Linux Fu: Literate Regular Expressions

September 11, 2020

Regular expressions — the things you feed to programs like grep — are a bit like riding a bike. It seems impossible until you learn to do it, and then it’s easy. Part of their bad reputation is because they use a very concise and abbreviated syntax that alarms people. To help people who don’t use regular expressions every day, I created a tool that lets you write them in something a little closer to plain English. Actually, I’ve written several versions of this over the years, but this incarnation that targets grep is the latest. Unlike some previous versions, this time I did it all using Bash.

Those who don’t know regular expressions might freak out when they see something like:

[0-9]{5}(-[0-9]{4})?

How long does it take to figure out what that does?
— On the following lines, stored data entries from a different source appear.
--- config.mk ---
export PLATFORM = sky130hd
export DESIGN_NAME = id_ex_stage
export DESIGN_NICKNAME = d
export VERILOG_FILES = /design/src/rtl/id_ex_stage.sv
export SDC_FILE = /design/constraint.sdc
export NUM_CORES = 1
export LEC_CHECK = 0
export CORE_UTILIZATION = 30
export CTS_BUF_LIST = sky130_fd_sc_hd__clkbuf_4 sky130_fd_sc_hd__clkbuf_8 sky130_fd_sc_hd__clkbuf_16
export CTS_CLUSTER_DIAMETER = 40
export DETAILED_ROUTE_END_ITERATION = 7
export PLACE_DENSITY = 0.66
export SYNTH_ARGS = -nofsm -noshare
export SYNTH_HDL_FRONTEND = slang
export SYNTH_SLANG_ARGS = --single-unit
export TNS_END_PERCENT = 30
--- constraint.sdc ---
create_clock -name clk -period 2.3 [get_ports clk]
set_input_delay 0.23 -clock clk [delete_from_list [all_inputs] [get_ports clk]]
set_output_delay 0.23 -clock clk [all_outputs]
set_load 0.1 [all_outputs]
--- src/rtl/id_ex_stage.sv ---
`default_nettype none
// ============================================================================
// id_ex_stage : ID/EX pipeline register with ALU decode, operand forwarding,
//               load-use hazard detection, stall hold and flush bubble.
// Revision    : 1.0
// ============================================================================
module id_ex_stage #(
  parameter int DATA_W = 32,
  parameter int REG_AW = 5
) (
  input  logic              clk,
  input  logic              rst_n,
  input  logic              id_valid,
  input  logic [DATA_W-1:0] id_rs_data,
  input  logic [DATA_W-1:0] id_rt_data,
  input  logic [DATA_W-1:0] id_imm,
  input  logic [REG_AW-1:0] id_rs,
  input  logic [REG_AW-1:0] id_rt,
  input  logic [REG_AW-1:0] id_rd,
  input  logic              id_alu_src,
  input  logic [1:0]        id_alu_op,
  input  logic [5:0]        id_funct,
  input  logic              id_reg_dst,
  input  logic              id_reg_write,
  input  logic              id_mem_read,
  input  logic              id_mem_write,
  input  logic              id_mem_to_reg,
  input  logic              stall,
  input  logic              flush,
  input  logic              exmem_reg_write,
  input  logic [REG_AW-1:0] exmem_rd,
  input  logic [DATA_W-1:0] exmem_result,
  input  logic              memwb_reg_write,
  input  logic [REG_AW-1:0] memwb_rd,
  input  logic [DATA_W-1:0] memwb_result,
  output logic              load_use_stall,
  output logic              ex_valid,
  output logic [DATA_W-1:0] alu_a,
  output logic [DATA_W-1:0] alu_b,
  output logic [2:0]        alu_control,
  output logic [DATA_W-1:0] ex_store_data,
  output logic [REG_AW-1:0] ex_write_reg,
  output logic              ex_reg_write,
  output logic              ex_mem_read,
  output logic              ex_mem_write,
  output logic              ex_mem_to_reg
);

  localparam logic [2:0] C_ALU_AND = 3'b000;
  localparam logic [2:0] C_ALU_OR  = 3'b001;
  localparam logic [2:0] C_ALU_ADD = 3'b010;
  localparam logic [2:0] C_ALU_SUB = 3'b110;
  localparam logic [2:0] C_ALU_SLT = 3'b111;

  logic              r_valid;
  logic [DATA_W-1:0] r_rs_data;
  logic [DATA_W-1:0] r_rt_data;
  logic [DATA_W-1:0] r_imm;
  logic [REG_AW-1:0] r_rs;
  logic [REG_AW-1:0] r_rt;
  logic [REG_AW-1:0] r_write_reg;
  logic              r_alu_src;
  logic              r_reg_write;
  logic              r_mem_read;
  logic              r_mem_write;
  logic              r_mem_to_reg;
  logic [2:0]        r_alu_ctrl;

  logic [2:0]        w_alu_dec;
  logic [DATA_W-1:0] w_fwd_rs;
  logic [DATA_W-1:0] w_fwd_rt;
  logic              w_load_use;
  logic              w_bubble;

  always_comb begin
    w_alu_dec = C_ALU_ADD;
    case (id_alu_op)
      2'b00:   w_alu_dec = C_ALU_ADD;
      2'b01:   w_alu_dec = C_ALU_SUB;
      2'b11:   w_alu_dec = C_ALU_OR;
      default: begin
        case (id_funct)
          6'b100000: w_alu_dec = C_ALU_ADD;
          6'b100010: w_alu_dec = C_ALU_SUB;
          6'b100100: w_alu_dec = C_ALU_AND;
          6'b100101: w_alu_dec = C_ALU_OR;
          6'b101010: w_alu_dec = C_ALU_SLT;
          default:   w_alu_dec = C_ALU_ADD;
        endcase
      end
    endcase
  end

  // EX/MEM has the younger result, so it is checked first; r0 never forwards.
  always_comb begin
    w_fwd_rs = r_rs_data;
    if (exmem_reg_write && (exmem_rd != '0) && (exmem_rd == r_rs))
      w_fwd_rs = exmem_result;
    else if (memwb_reg_write && (memwb_rd != '0) && (memwb_rd == r_rs))
      w_fwd_rs = memwb_result;
  end

  always_comb begin
    w_fwd_rt = r_rt_data;
    if (exmem_reg_write && (exmem_rd != '0) && (exmem_rd == r_rt))
      w_fwd_rt = exmem_result;
    else if (memwb_reg_write && (memwb_rd != '0) && (memwb_rd == r_rt))
      w_fwd_rt = memwb_result;
  end

  assign w_load_use = id_valid && r_valid && r_mem_read && (r_rt != '0) &&
                      ((r_rt == id_rs) || (r_rt == id_rt));

  assign w_bubble = flush || (!stall && (w_load_use || !id_valid));

  always_ff @(posedge clk or negedge rst_n) begin
    if (!rst_n) begin
      r_valid      <= 1'b0;
      r_rs_data    <= '0;
      r_rt_data    <= '0;
      r_imm        <= '0;
      r_rs         <= '0;
      r_rt         <= '0;
      r_write_reg  <= '0;
      r_alu_src    <= 1'b0;
      r_reg_write  <= 1'b0;
      r_mem_read   <= 1'b0;
      r_mem_write  <= 1'b0;
      r_mem_to_reg <= 1'b0;
      r_alu_ctrl   <= C_ALU_ADD;
    end else if (w_bubble) begin
      r_valid      <= 1'b0;
      r_rs_data    <= '0;
      r_rt_data    <= '0;
      r_imm        <= '0;
      r_rs         <= '0;
      r_rt         <= '0;
      r_write_reg  <= '0;
      r_alu_src    <= 1'b0;
      r_reg_write  <= 1'b0;
      r_mem_read   <= 1'b0;
      r_mem_write  <= 1'b0;
      r_mem_to_reg <= 1'b0;
      r_alu_ctrl   <= C_ALU_ADD;
    end else if (stall) begin
      // Absorb results retiring during the stall so they are not lost.
      r_rs_data <= w_fwd_rs;
      r_rt_data <= w_fwd_rt;
    end else begin
      r_valid      <= 1'b1;
      r_rs_data    <= id_rs_data;
      r_rt_data    <= id_rt_data;
      r_imm        <= id_imm;
      r_rs         <= id_rs;
      r_rt         <= id_rt;
      r_write_reg  <= id_reg_dst ? id_rd : id_rt;
      r_alu_src    <= id_alu_src;
      r_reg_write  <= id_reg_write;
      r_mem_read   <= id_mem_read;
      r_mem_write  <= id_mem_write;
      r_mem_to_reg <= id_mem_to_reg;
      r_alu_ctrl   <= w_alu_dec;
    end
  end

  assign load_use_stall = w_load_use;
  assign ex_valid       = r_valid;
  assign alu_a          = w_fwd_rs;
  assign alu_b          = r_alu_src ? r_imm : w_fwd_rt;
  assign alu_control    = r_alu_ctrl;
  assign ex_store_data  = w_fwd_rt;
  assign ex_write_reg   = r_write_reg;
  assign ex_reg_write   = r_reg_write;
  assign ex_mem_read    = r_mem_read;
  assign ex_mem_write   = r_mem_write;
  assign ex_mem_to_reg  = r_mem_to_reg;

endmodule
`default_nettype wire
What if you could write that in a more literate way? For example:

digit repeat 5 \

start_group \

   - digit repeat 4 \

end_group optional

Not as fast to type, sure. But you can probably deduce what it does: it reads US Zipcodes.

I’ve found that some of the most popular tools I’ve created over the years are ones that I don’t need myself. I’m sure you’ve had that experience, too. You know how to operate a computer, but you create a menu system for people who don’t and they love it. That’s how it is with this tool. You might not need it, but there’s a good chance you know someone who does. Along the way, the code uses some interesting features of Bash, so even if you don’t want to be verbose with your regular expressions, you might pick up a trick or two.

Tower of Babel

One of the problems is that there isn’t a single form of regular expressions. Every tool has a slightly different flavor with different rules and extensions. For the purposes of this, I’m targeting egrep, although much of it will work in other systems, too. Once you have the idea, it would be easy to extend this for different flavors of regular expressions.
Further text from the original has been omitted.